Evaluation of smoothness

All specimens were line-dried under standard atmospheric conditions for 4–24 hours, and the smoothness of the specimens was evaluated based on AATCC 124:2010¹⁶ in a standardized inspection booth.

Statistical analysis

IBM SPSS Statistics 19.0 (Predictive Analytics Software, IBM, USA) was applied to analyze the relationship between the washing parameters, fabric movements, and fabric wrinkling performance. Statistically significant washing parameters were determined by ANOVA. Curvilinear regression analysis was also used to derive the relationship models between movement indexes and smoothness appearance.

Results and discussion

Effects of washing machine parameters on the fabric’s smoothness appearance

The grades of the fabric’s smoothness (SA) after washing are illustrated in Table 5. From the smoothness grade, the washing load has a negative influence on fabric wrinkling after washing in a top-loading washer. When the washing load is 1 kg, the smoothness grades are higher than the grades of the other two washing loads. When increasing rotating speed from 389 r/min to 907 r/min, the smoothness tends to decrease. Faster washing speed increases the amount of wrinkling because of the relative motion of fabrics and fluid, while an increase of spinning speed deepens the wrinkling as a result of centrifugal force imposed on the fabrics. However, with prolonged spinning time, the grade of SA varied only lightly, which indicates that the spinning time has a minor influence on wrinkling performance. The thickness, which was expected to affect the wrinkling, is not significant in influencing the smoothness in these experimental conditions. The fabric parameters excluding fiber component do not seem to be major factors under the co-action of washing machine parameters in a top-loading washer under the given conditions.

Table 5.

Results of orthogonal test

Test	Washing load size (kg)	Rotating speed (r/min)	Spinning time (min)	Thickness	Smoothness appearance (grade)	Standard deviation
1	1	389	3	Thin	2.7	0.2
2	1	907	7	Medium thick	2.3	0.0
3	1	648	5	Thick	2.5	0.1
4	2	648	3	Medium thick	2.2	0.2
5	2	389	7	Thick	2.3	0.0
6	2	907	5	Thin	2.0	0.3
7	3	648	7	Thin	1.8	0.4
8	3	389	5	Medium thick	2.1	0.1
9	3	907	3	Thick	1.8	0.2

In order to study the relationships between the washing parameters and fabric wrinkling, the factors that are significant in affecting the fabric smoothness appearance are determined by ANOVA. From the ANOVA test, washing load and rotating speed are found significant in differentiating the smoothness appearance at a 95% confidence level (p < 0.05).

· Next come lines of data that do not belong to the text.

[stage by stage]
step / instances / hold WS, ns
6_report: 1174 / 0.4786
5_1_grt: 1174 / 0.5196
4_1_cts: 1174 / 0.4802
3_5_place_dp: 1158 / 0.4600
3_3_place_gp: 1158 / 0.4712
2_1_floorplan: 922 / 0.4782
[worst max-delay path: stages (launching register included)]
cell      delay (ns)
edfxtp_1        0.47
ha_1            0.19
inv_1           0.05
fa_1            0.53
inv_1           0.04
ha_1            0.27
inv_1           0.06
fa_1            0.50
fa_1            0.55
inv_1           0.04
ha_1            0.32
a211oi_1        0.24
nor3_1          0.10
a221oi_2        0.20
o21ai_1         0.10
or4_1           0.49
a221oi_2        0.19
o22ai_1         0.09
From an optimization exercise on the open Yosys and OpenROAD flow, aimed at small area; shortcuts taken in it are not production practice. Function was checked by simulation only, so behaviour that the tests miss may differ from the original. Power figures rest on the tool's default switching activity, not on a simulated workload.

## aqueduct_codec
module aqueduct_codec(
    input         clk,
    input         rst,
    input  [63:0] s_axis_tdata,
    input   [7:0] s_axis_tkeep,
    input   [7:0] s_axis_tuser,
    input   [7:0] s_axis_tdest,
    input         s_axis_tlast,
    input         s_axis_tvalid,
    output        s_axis_tready,
    input         s_pause,
    input         s_send_pause,
    input         rx_almost_full,
    input         rx_almost_empty,
    output [63:0] tx_payload,
    output  [1:0] tx_header,
    input  [63:0] rx_payload,
    input   [1:0] rx_header,
    input         rx_valid,
    output [63:0] m_axis_tdata,
    output  [7:0] m_axis_tkeep,
    output  [7:0] m_axis_tuser,
    output  [7:0] m_axis_tdest,
    output        m_axis_tlast,
    output        m_axis_tvalid,
    output        m_error,
    output        m_pause,
    output        m_unpause,
    output  [7:0] m_pause_src
);
For scale: ~350 flip-flops, ~330 I/O pins, about 0.013 mm² of cells after synthesis.
==> module payload_encoder, before the edit <==
module payload_encoder(
    input             clk_in,
    input             rst_in,
    input      [63:0] s_axis_tdata,
    input       [7:0] s_axis_tkeep,
    input       [7:0] s_axis_tuser,
    input       [7:0] s_axis_tdest,
    input             s_axis_tlast,
    input             s_axis_tvalid,
    output            s_axis_tready,
    input             inject_pause_in,
    input             pause_in,
    output reg [63:0] payload_out,
    output reg  [1:0] header_out
);
    localparam T_S1    = 8'h1e;
    localparam T_S2    = 8'h2d;
    localparam T_S3    = 8'h33;
    localparam T_S4    = 8'h4b;
    localparam T_S5    = 8'h55;
    localparam T_T0    = 8'h66;
    localparam T_T1    = 8'h78;
    localparam T_T2    = 8'h87;
    localparam T_T3    = 8'h99;
    localparam T_T4    = 8'haa;
    localparam T_T5    = 8'hb4;
    localparam T_T6    = 8'hcc;
    localparam T_T7    = 8'hd2;
    localparam T_IDLE  = 8'h00;
    localparam T_ERROR = 8'he1;
    localparam T_PAUSE = 8'hff;
    localparam H_DATA  = 2'b01;
    localparam H_CTRL  = 2'b10;
    localparam START       = 2'd0;
    localparam SEND_MIDDLE = 2'd1;
    localparam SEND_LAST   = 2'd2;
    reg        tready_reg;
    reg [63:0] b_data;
    reg  [7:0] b_keep;
    reg  [7:0] b_user;
    reg  [7:0] b_dest;
    reg        b_last;
    reg        b_valid;
    reg [63:0] h_data;
    reg  [7:0] h_keep;
    reg  [7:0] h_user;
    reg  [7:0] h_dest;
    reg        h_last;
    reg        h_valid;
    wire [89:0] b_beat = {b_data,b_keep,b_user,b_dest,b_last,b_valid};
    wire [89:0] h_beat = {h_data,h_keep,h_user,h_dest,h_last,h_valid};
    wire [89:0] c_beat = ({90{tready_reg}} & b_beat) | ({90{!tready_reg}} & h_beat);
    wire [63:0] c_data  = c_beat[89:26];
    wire  [7:0] c_keep  = c_beat[25:18];
    wire  [7:0] c_user  = c_beat[17:10];
    wire  [7:0] c_dest  = c_beat[9:2];
    wire        c_last  = c_beat[1];
    wire        c_valid = c_beat[0];
    reg        inject_pause_reg;
    reg [23:0] tdata_temp;
    reg  [2:0] tkeep_temp;
    reg  [1:0] state;
    reg  [1:0] next_state;
    reg        tready_int;
    function [63:0] start_payload;
        input  [7:0] tkeep;
        input  [7:0] tuser;
        input  [7:0] tdest;
        input [63:0] tdata;
            case(tkeep)
                8'h80: start_payload = {T_S1,tuser,tdest,tdata[63:56],{32{1'b0}}};
                8'hc0: start_payload = {T_S2,tuser,tdest,tdata[63:48],{24{1'b0}}};
                8'he0: start_payload = {T_S3,tuser,tdest,tdata[63:40],{16{1'b0}}};
                8'hf0: start_payload = {T_S4,tuser,tdest,tdata[63:32],{8{1'b0}}};
                8'hf8: start_payload = {T_S5,tuser,tdest,tdata[63:24]};
                8'hfc: start_payload = {T_S5,tuser,tdest,tdata[63:24]};
                8'hfe: start_payload = {T_S5,tuser,tdest,tdata[63:24]};
                8'hff: start_payload = {T_S5,tuser,tdest,tdata[63:24]};
                default: start_payload = {T_ERROR,{56{1'b0}}};
            endcase
    endfunction
    function [63:0] end_payload;
        input  [7:0] tkeep;
        input [63:0] tdata;
            case(tkeep)
                8'h00: end_payload = {T_T0,{56{1'b0}}};
                8'h80: end_payload = {T_T1,tdata[63:56],{48{1'b0}}};
                8'hc0: end_payload = {T_T2,tdata[63:48],{40{1'b0}}};
                8'he0: end_payload = {T_T3,tdata[63:40],{32{1'b0}}};
                8'hf0: end_payload = {T_T4,tdata[63:32],{24{1'b0}}};
                8'hf8: end_payload = {T_T5,tdata[63:24],{16{1'b0}}};
                8'hfc: end_payload = {T_T6,tdata[63:16],{8{1'b0}}};
                8'hfe: end_payload = {T_T7,tdata[63:8]};
                default: end_payload = {T_ERROR,{56{1'b0}}};
            endcase
    endfunction
    assign s_axis_tready = tready_reg;
    wire inject = inject_pause_reg ^ inject_pause_in;
    always @(*) begin
        tready_int  = 1'b1;
        header_out  = H_CTRL;
        payload_out = {T_IDLE,{56{1'b0}}};
        next_state  = state;
        if(inject) begin
            tready_int  = 1'b0;
            payload_out = {T_PAUSE,s_axis_tuser,{8{1'b0}},{32{inject_pause_in}},{8{1'b0}}};
        end
        else if(pause_in) begin
            tready_int  = 1'b0;
        end
        else begin
            case(state)
                START: begin
                    if(c_valid) begin
                        payload_out = start_payload(c_keep,c_user,c_dest,c_data);
                        next_state  = c_keep[3] ? (c_last ? SEND_LAST : SEND_MIDDLE) : START;
                    end
                end
                SEND_MIDDLE: begin
                    if(c_valid) begin
                        if(c_last && !c_keep[3]) begin
                            payload_out = end_payload({tkeep_temp,c_keep[7:3]},{tdata_temp,c_data[63:24]});
                            next_state  = c_keep[4] ? SEND_LAST : START;
                        end
                        else begin
                            header_out  = H_DATA;
                            payload_out = {tdata_temp,c_data[63:24]};
                            next_state  = c_last ? SEND_LAST : SEND_MIDDLE;
                        end
                    end
                end
                default: begin
                    tready_int  = 1'b0;
                    payload_out = end_payload({tkeep_temp,{5{1'b0}}},{tdata_temp,{40{1'b0}}});
                    next_state  = START;
                end
            endcase
        end
    end
    always @(posedge clk_in) begin
        if(tready_reg) begin
            b_data <= s_axis_tdata;
            b_keep <= s_axis_tkeep;
            b_user <= s_axis_tuser;
            b_dest <= s_axis_tdest;
            b_last <= s_axis_tlast;
        end
        h_data  <= c_data;
        h_keep  <= c_keep;
        h_user  <= c_user;
        h_dest  <= c_dest;
        h_last  <= c_last;
        h_valid <= c_valid;
        if(c_valid) begin
            tdata_temp <= c_data[23:0];
            tkeep_temp <= c_keep[2:0];
        end
    end
    always @(posedge clk_in) begin
        if(rst_in) begin
            b_valid          <= 1'b0;
            inject_pause_reg <= 1'b0;
            state            <= START;
        end
        else begin
            if(tready_reg)
                b_valid      <= s_axis_tvalid;
            inject_pause_reg <= inject_pause_in;
            state            <= next_state;
        end
    end
    always @(posedge clk_in)
        tready_reg <= tready_int;
endmodule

After determining the significant factors, we investigated the fabric movement to study the relationships between washing parameters and fabric wrinkling.

Analysis of fabric movements during washing

The top-loading washing process is a complex multi-phase and multi-scale process, coupled with three-dimensional motions of the fluid and cloth, large and complex cloth deformation, cloth permeability, and the unsteadiness of fluid motion. Although two-dimensional observation cannot capture the vertical tumbling motion of the cloth pieces in a vertical-axis washing machine, it is recognized to be highly correlated with the effectiveness of the washing process.¹⁷

The relationship between washing load, fabric movement and wrinkling

In order to analyze the washing load influence on wrinkling, we analyzed the movements of one piece, two-piece, and three-piece specimens (Figure 3). All washing procedures were common and kept as much the same as possible, apart from the variable parameters such as rotating speed and washing load. The washing programs are shown in Table 2.

Figure 3.

Fabric movement with different washing loads: (a) 1-piece specimen, 389 r/min; (b) 2-piece specimen, 389 r/min; (c) 3-piece specimen, 389 r/min; (d) 1-piece specimen, 648 r/min; (e) 2-piece specimen, 648 r/min; (f) 3-piece specimen, 648 r/min.

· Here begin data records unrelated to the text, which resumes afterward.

What follows belongs to an exercise in optimizing a design on an open flow for small area; a production flow would make more cautious choices. RTL that was checked went through simulation tests only; none was proved equivalent to the original. The RTL of runs 2 and 3 was laid out without a check of its function. Power and IR drop assume default switching activity.

`design.v`:
```
module time_generator(clk,reset,reset_count,fastwatch,one_minute,one_second);
  input clk,reset,fastwatch,reset_count;
  output reg one_minute,one_second;
  integer count1,count2;
  reg one_min_reg;
  always@(posedge clk or posedge reset)   
  begin
    if(reset)
      begin
        count1<=0;
        one_second<=0;
    end
  else if(reset_count)
    begin
        count1<=0;
        one_second<=0;
    end
    else if(count1=='d255)
      begin 
      one_second<=1;
      count1<=0;
      end
    else begin
      count1<=count1+1;
      one_second<=0;
    end
  end
always@(posedge clk or posedge reset)   
  begin
    if(reset)
      begin
        one_min_reg<=0;
      count2<=0;
   end
  else if(reset_count)
    begin
        count2<=0;
        one_min_reg<=0;
    end
    else if(count2=='d15359)
      begin
        count2<=0;
      one_min_reg<=1;
    end
    else 
      begin
      one_min_reg<=0;
      count2<=count2+1;
    end
  end
  always@(*)   
  begin
    if(fastwatch) one_minute=one_second;
  else one_minute=one_min_reg;    
  end
endmodule
module fsm (clock,
            reset,
            one_second,
            time_button,
            alarm_button,
            key,
            reset_count,
            load_new_a,
            show_a,
            show_new_time,              
            load_new_c,              
            shift);
input clock,reset,one_second,alarm_button,time_button;
input [3:0]key;
output reset_count,load_new_c,show_new_time,show_a,load_new_a,shift;
reg [2:0] ps,ns;
wire time_out;
reg [3:0] count1,count2;
parameter SHOW_TIME         = 3'b000;
parameter KEY_ENTRY         = 3'b001;
parameter KEY_STORED        = 3'b010; 
parameter SHOW_ALARM        = 3'b011;
parameter SET_ALARM_TIME    = 3'b100;
parameter SET_CURRENT_TIME  = 3'b101;
parameter KEY_WAITED        = 3'b110;
parameter NOKEY             = 10;
always @ (posedge clock or posedge reset)
begin
  if(reset) 
    count1<=0;
  else if(ps!=KEY_ENTRY)
    count1<=0;
    else if(!one_second)
      count1<=count1;
    else if(count1=='d9)
      count1<=0;
      else
        count1<=count1+1;
end
always @ (posedge clock or posedge reset)
begin
  if(reset)
    count2<=0;
  else if(ps!=KEY_WAITED)
    count2<=0;
    else if(!one_second)
      count2<=count2;
    else if(count2=='d9)
      count2<=0;
      else count2<=count2+1;
end
assign time_out=(count1=='d9)||(count2=='d9);
always @ (posedge clock or posedge reset) 
begin
    if(reset) ps<=0;
    else ps<=ns;
end
always @ (ps or key or alarm_button or time_button or time_out)
begin
  case(ps)
       SHOW_TIME  : begin
							         if(alarm_button)  ns<=SHOW_ALARM;
							           else if(key!=NOKEY)
							             ns<=KEY_STORED;
							             else
							               ns<=SHOW_TIME;
                    end
       KEY_STORED : ns<=KEY_WAITED;
       KEY_WAITED : begin
                    if(time_out==1)
                      ns<=SHOW_TIME;
                    else if(key==10)  ns<=KEY_ENTRY;
                      else ns<=KEY_WAITED;
	           end
       KEY_ENTRY  : begin
                        if(time_out==1) ns<=SHOW_TIME;
                          else if(key!=10)  ns<=  KEY_STORED;
                            else if(alarm_button) ns<=SET_ALARM_TIME;
                            else if(time_button)  ns<=SET_CURRENT_TIME;
                            else ns<=KEY_ENTRY;
                    end
      SHOW_ALARM  : begin
                      if(!alarm_button) ns<=SHOW_TIME;
                      else ns<=SHOW_ALARM;  	  
                    end
   SET_ALARM_TIME :  ns<=SHOW_TIME;
   SET_CURRENT_TIME : ns<=SHOW_TIME;
          default : ns = SHOW_TIME;
  endcase
end
assign reset_count=(ps==SET_CURRENT_TIME)?1:0;
assign load_new_c=(ps==SET_CURRENT_TIME)?1:0;
assign show_new_time=(ps==KEY_ENTRY || ps==KEY_STORED || ps==KEY_WAITED)?1:0;
assign show_a=(ps==SHOW_ALARM)?1:0;
assign load_new_a=(ps==SET_ALARM_TIME)?1:0;
assign shift=(ps==KEY_STORED)?1:0;
endmodule
module counter (clk,
	        reset,
		one_minute,
		load_new_c,
		new_current_time_ms_hr,
		new_current_time_ms_min,
		new_current_time_ls_hr,
		new_current_time_ls_min,
		current_time_ms_hr,
		current_time_ms_min,
		current_time_ls_hr,
		current_time_ls_min);
input clk,reset,one_minute,load_new_c;
input [3:0]new_current_time_ms_hr,new_current_time_ls_hr,new_current_time_ms_min,new_current_time_ls_min;
output reg [3:0]current_time_ms_hr,current_time_ls_hr,current_time_ms_min,current_time_ls_min;
always@( posedge clk or posedge reset)                                         
 begin              
 if(reset)
 begin
   current_time_ms_hr<=0;
   current_time_ls_hr<=0;
   current_time_ms_min<=0;
   current_time_ls_min<=0;
 end  
 else if(load_new_c)  begin
   current_time_ms_hr<=new_current_time_ms_hr;
   current_time_ls_hr<=new_current_time_ls_hr;
   current_time_ms_min<=new_current_time_ms_min;
   current_time_ls_min<=new_current_time_ls_min;
   end
 else if(one_minute==1)
   begin
     if(current_time_ms_hr==2 & current_time_ls_hr==3 & current_time_ms_min==5 & current_time_ls_min==9)
       begin
   current_time_ms_hr<=0;
   current_time_ls_hr<=0;
   current_time_ms_min<=0;
   current_time_ls_min<=0;
       end
   else if(current_time_ls_hr==9 & current_time_ms_min==5 & current_time_ls_min==9)
       begin
   current_time_ms_hr<=current_time_ms_hr+1;
   current_time_ls_hr<=0;
   current_time_ms_min<=0;
   current_time_ls_min<=0;
       end
    else if(current_time_ms_min==5 & current_time_ls_min==9)
       begin
   current_time_ls_hr<=current_time_ls_hr+1;
   current_time_ms_min<=0;
   current_time_ls_min<=0;
       end
  else if(current_time_ls_min==9)
    begin
      current_time_ls_min<=0;
      current_time_ms_min<=current_time_ms_min+1;
    end
  else
    current_time_ls_min<=current_time_ls_min+1'b1;
   end
    end
endmodule
module keyreg(reset,
              clock,
              shift,
              key,
              key_buffer_ls_min,
              key_buffer_ms_min,
              key_buffer_ls_hr,
              key_buffer_ms_hr);
input reset,clock,shift;
input [3:0]key;
output reg [3:0]key_buffer_ls_min;
 output reg [3:0]key_buffer_ms_min;
              output reg [3:0]key_buffer_ls_hr;
              output reg [3:0]key_buffer_ms_hr;
always @(posedge clock or posedge reset)
begin
    if(reset) begin
      key_buffer_ls_min<=0;
      key_buffer_ms_min<=0;
      key_buffer_ls_hr<=0;
      key_buffer_ms_hr<=0;
    end
    else if(shift)
      begin
      key_buffer_ls_min<=key;
      key_buffer_ms_min<=key_buffer_ls_min;
      key_buffer_ls_hr<=key_buffer_ms_min;
      key_buffer_ms_hr<=key_buffer_ls_hr;
        end
end
endmodule
module alarm_reg (new_alarm_ms_hr,
              new_alarm_ls_hr,
              new_alarm_ms_min,
              new_alarm_ls_min,
              load_new_a,
              clock,
              reset,
              alarm_time_ms_hr,
              alarm_time_ls_hr,
              alarm_time_ms_min,
              alarm_time_ls_min );
input clock,reset,load_new_a;
input [3:0]new_alarm_ms_hr,new_alarm_ls_hr,new_alarm_ms_min,new_alarm_ls_min;
output reg [3:0]alarm_time_ms_hr,alarm_time_ls_hr,alarm_time_ms_min,alarm_time_ls_min;
always @ (posedge clock or posedge reset)
begin
  if(reset)
    begin
      alarm_time_ms_hr<=0;
      alarm_time_ls_hr<=0;
      alarm_time_ms_min<=0;
      alarm_time_ls_min<=0;
    end
  else if(load_new_a)
    begin
      alarm_time_ms_hr<=new_alarm_ms_hr;
      alarm_time_ls_hr<=new_alarm_ls_hr;
      alarm_time_ms_min<=new_alarm_ms_min;
      alarm_time_ls_min<=new_alarm_ls_min;
    end
end
endmodule
module lcd_driver (alarm_time,
                   current_time,
                   show_a,
                   show_new_time,
                   key,
                   display_time,
                   sound_alarm);
input [3:0] key;
input [3:0]alarm_time;
input [3:0]current_time;
input show_a;
input show_new_time;
output reg [7:0]display_time;
output reg sound_alarm;
reg [3:0]display_value ;
parameter ZERO   = 8'h30;
parameter ONE    = 8'h31;
parameter TWO    = 8'h32;
parameter THREE  = 8'h33;
parameter FOUR   = 8'h34;
parameter FIVE   = 8'h35;
parameter SIX    = 8'h36;
parameter SEVEN  = 8'h37;
parameter EIGHT  = 8'h38;
parameter NINE   = 8'h39;
parameter ERROR  = 8'h3A;
always @ (alarm_time or current_time or show_a or show_new_time or key)
  begin
    if(show_new_time)
      begin
        sound_alarm<=0;
        display_value<=key;
      end
  else if(show_a)  begin
    sound_alarm<=0;
    display_value<=alarm_time;
 end
  else if(alarm_time==current_time)  begin
    sound_alarm<=1;
    display_value<=current_time;
  end
else begin
  sound_alarm<=0;
  display_value<=current_time;
  end
end
always @ (display_value)
  begin
    case (display_value)
          4'd0: display_time=ZERO;
          4'd1: display_time=ONE;
          4'd2: display_time=TWO;
          4'd3: display_time=THREE;
          4'd4: display_time=FOUR;
          4'd5: display_time=FIVE;
          4'd6: display_time=SIX;
          4'd7: display_time=SEVEN;
          4'd8: display_time=EIGHT;
          4'd9: display_time=NINE;
       default : display_time = ERROR;
    endcase
   end 
endmodule	    
module lcd_driver_4 ( alarm_time_ms_hr,
                      alarm_time_ls_hr,
                      alarm_time_ms_min,
                      alarm_time_ls_min,
                      current_time_ms_hr,
                      current_time_ls_hr,
                      current_time_ms_min,
                      current_time_ls_min,
                      key_ms_hr,
                      key_ls_hr,
                      key_ms_min,
                      key_ls_min,
                      show_a,
                      show_current_time,
                      display_ms_hr,
                      display_ls_hr,
                      display_ms_min,
                      display_ls_min,
                      sound_a);
input [3:0] alarm_time_ms_hr,
            alarm_time_ls_hr,
            alarm_time_ms_min,
            alarm_time_ls_min,
            current_time_ms_hr,
            current_time_ls_hr,
            current_time_ms_min,
            current_time_ls_min,
            key_ms_hr,
            key_ls_hr,
            key_ms_min,
            key_ls_min;
     input show_a,
            show_current_time;
      output sound_a;
      output [7:0]display_ms_hr,display_ls_hr,display_ms_min,display_ls_min;
wire sound_alarm1,sound_alarm2,sound_alarm3,sound_alarm4;
lcd_driver MS_HR (.alarm_time(alarm_time_ms_hr), 
                  .current_time(current_time_ms_hr),
                  .key(key_ms_hr),
                  .show_a(show_a),
                  .show_new_time(show_current_time),
                  .display_time(display_ms_hr),
                  .sound_alarm(sound_alarm1));
lcd_driver LS_HR (.alarm_time(alarm_time_ls_hr), 
                  .current_time(current_time_ls_hr),
                  .key(key_ls_hr),
                  .show_a(show_a),
                  .show_new_time(show_current_time),
                  .display_time(display_ls_hr),
                  .sound_alarm(sound_alarm2));
lcd_driver MS_MIN (.alarm_time(alarm_time_ms_min), 
                  .current_time(current_time_ms_min),
                  .key(key_ms_min),
                  .show_a(show_a),
                  .show_new_time(show_current_time),
                  .display_time(display_ms_min),
                  .sound_alarm(sound_alarm3));
lcd_driver LS_MIN (.alarm_time(alarm_time_ls_min), 
                  .current_time(current_time_ls_min),
                  .key(key_ls_min),
                  .show_a(show_a),
                  .show_new_time(show_current_time),
                  .display_time(display_ls_min),
                  .sound_alarm(sound_alarm4));
assign sound_a=sound_alarm1 & sound_alarm2 & sound_alarm3 & sound_alarm4;
endmodule
module alarm_clock_top(clock,
	               key,
		       reset,
		       time_button,
		       alarm_button,
		       fastwatch,
		       ms_hr,
		       ls_hr,
		       ms_min,
		       ls_min,
		       alarm_sound);
input [3:0]key;
input clock,reset,time_button,alarm_button,fastwatch;
output [7:0]ms_hr,ls_hr,ms_min,ls_min;
output alarm_sound;
wire one_minute,one_second,reset_count,load_new_a,show_a,show_new_time,load_new_c,shift;
wire [3:0]key_buffer_ls_min,key_buffer_ms_min,key_buffer_ls_hr,key_buffer_ms_hr,key;
wire [3:0]alarm_time_ms_hr,alarm_time_ls_hr,alarm_time_ms_min,alarm_time_ls_min;
wire [3:0]current_time_ms_hr,current_time_ls_hr,current_time_ms_min,current_time_ls_min;
time_generator tim_gen(clock,reset,reset_count,fastwatch,one_minute,one_second);
fsm fsm_dut(clock,
            reset,
            one_second,
            time_button,
            alarm_button,
            key,
            reset_count,
            load_new_a,
            show_a,
            show_new_time,              
            load_new_c,              
            shift);
counter counter_dut(clock,
	        reset,
		one_minute,
		load_new_c,
		key_buffer_ms_hr,
		key_buffer_ms_min,
		key_buffer_ls_hr,
		key_buffer_ls_min,
		current_time_ms_hr,
		current_time_ms_min,
		current_time_ls_hr,
		current_time_ls_min);
keyreg key_dut(reset,
              clock,
              shift,
              key,
              key_buffer_ls_min,
              key_buffer_ms_min,
              key_buffer_ls_hr,
              key_buffer_ms_hr);
alarm_reg alarm_dut(key_buffer_ms_hr,
              key_buffer_ls_hr,
              key_buffer_ms_min,
              key_buffer_ls_min,
              load_new_a,
              clock,
              reset,
              alarm_time_ms_hr,
              alarm_time_ls_hr,
              alarm_time_ms_min,
              alarm_time_ls_min );
lcd_driver_4 lcd( alarm_time_ms_hr,
                      alarm_time_ls_hr,
                      alarm_time_ms_min,
                      alarm_time_ls_min,
                      current_time_ms_hr,
                      current_time_ls_hr,
                      current_time_ms_min,
                      current_time_ls_min,
                      key_buffer_ms_hr,
                      key_buffer_ls_hr,
                      key_buffer_ms_min,
                      key_buffer_ls_min,
                      show_a,
                      show_new_time,
                      ms_hr,
                      ls_hr,
                      ms_min,
                      ls_min,
                      alarm_sound);
endmodule
```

Figures 3(a)–(c) represent fabric movement during the washing procedure with a 389 r/min rotating speed and a washing load of one-piece, two-piece, and three-piece specimens, respectively. Comparing the red specimen in different loading conditions, it is clear that as the number of specimens increases, the distance and speed of the fabric movement decrease. This phenomenon could be explained by the fact that the mechanical action imposed on fabric that leads to wrinkling consists of hydrodynamic and compressional forces from the inner drum and other textiles. Figures 3(d)–(f) show movements at the rotating speed of 648 r/min, and the trends of fabric movement in distance and speed are the same as those in Figures 3(a)–(c).We also tested the smoothness of woven cotton fabric with different washing loads as well as the output energy of the motor (as shown in Figure 4). The specimens used to evaluate the smoothness were C6 (as shown in Table 4).

Figure 4.

Smoothness appearance with washing loads from 1 kg to 4 kg at rotating speed of 389 r/min.

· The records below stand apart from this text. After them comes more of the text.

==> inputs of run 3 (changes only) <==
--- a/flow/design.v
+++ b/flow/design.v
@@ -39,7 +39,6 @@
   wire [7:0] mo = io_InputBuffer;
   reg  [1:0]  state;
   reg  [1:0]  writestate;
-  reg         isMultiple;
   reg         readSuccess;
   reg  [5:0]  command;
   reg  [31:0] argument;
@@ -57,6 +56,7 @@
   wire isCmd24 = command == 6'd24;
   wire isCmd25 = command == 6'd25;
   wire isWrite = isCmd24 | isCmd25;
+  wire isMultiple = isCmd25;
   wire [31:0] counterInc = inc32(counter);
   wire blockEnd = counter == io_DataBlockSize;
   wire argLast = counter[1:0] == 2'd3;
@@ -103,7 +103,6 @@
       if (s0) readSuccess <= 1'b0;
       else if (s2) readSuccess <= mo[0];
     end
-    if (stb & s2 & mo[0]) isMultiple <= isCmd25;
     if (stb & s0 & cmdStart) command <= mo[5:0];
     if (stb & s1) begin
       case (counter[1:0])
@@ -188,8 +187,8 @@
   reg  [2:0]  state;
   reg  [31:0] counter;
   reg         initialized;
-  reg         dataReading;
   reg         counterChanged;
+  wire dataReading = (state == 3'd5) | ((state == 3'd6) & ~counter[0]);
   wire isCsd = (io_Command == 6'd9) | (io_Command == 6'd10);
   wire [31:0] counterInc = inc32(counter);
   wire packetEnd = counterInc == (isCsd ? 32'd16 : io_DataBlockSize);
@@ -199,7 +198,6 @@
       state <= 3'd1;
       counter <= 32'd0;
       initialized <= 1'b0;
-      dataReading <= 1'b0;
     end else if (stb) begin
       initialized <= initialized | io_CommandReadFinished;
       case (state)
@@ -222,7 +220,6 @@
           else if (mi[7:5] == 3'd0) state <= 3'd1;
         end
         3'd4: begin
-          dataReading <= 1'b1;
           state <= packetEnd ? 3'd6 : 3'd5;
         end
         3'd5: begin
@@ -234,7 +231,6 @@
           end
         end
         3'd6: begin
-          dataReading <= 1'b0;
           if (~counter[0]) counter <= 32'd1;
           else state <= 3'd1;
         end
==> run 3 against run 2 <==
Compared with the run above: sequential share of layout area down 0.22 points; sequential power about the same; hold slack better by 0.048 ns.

According to Figure 4, we can conclude that with increasing washing load, fabric smoothness decreases, and fabric wrinkles more easily. However, when the washing load is above 3.5 kg (7 kg washing capacity), the smoothness grades begin to flatten around grade 1. This happens because there is not enough space for fabrics to spread when the wash load is over 3.5 kg. It is possible that compressional forces from the inner drum and other fabrics are the main reasons for wrinkling. It indicates that (1) a 50% washing load is enough for woven cotton fabrics to wrinkle severely, and (2) the electric energy consumption ( $E_{m}$ ) is negatively related to smoothness, as shown in Figure 4. Here, electric energy is introduced because it is the energy source of the fabric movement. It is assumed that the frictional losses in the bearings are negligible and thus the output motor power is completely dissipated on water and wet textiles during washing. The electric energy is directly related to fabric movement. Since knowing the fabric’s speed is difficult, the electric energy consumption of a washing cycle ( $E_{w}$ ) can be used instead.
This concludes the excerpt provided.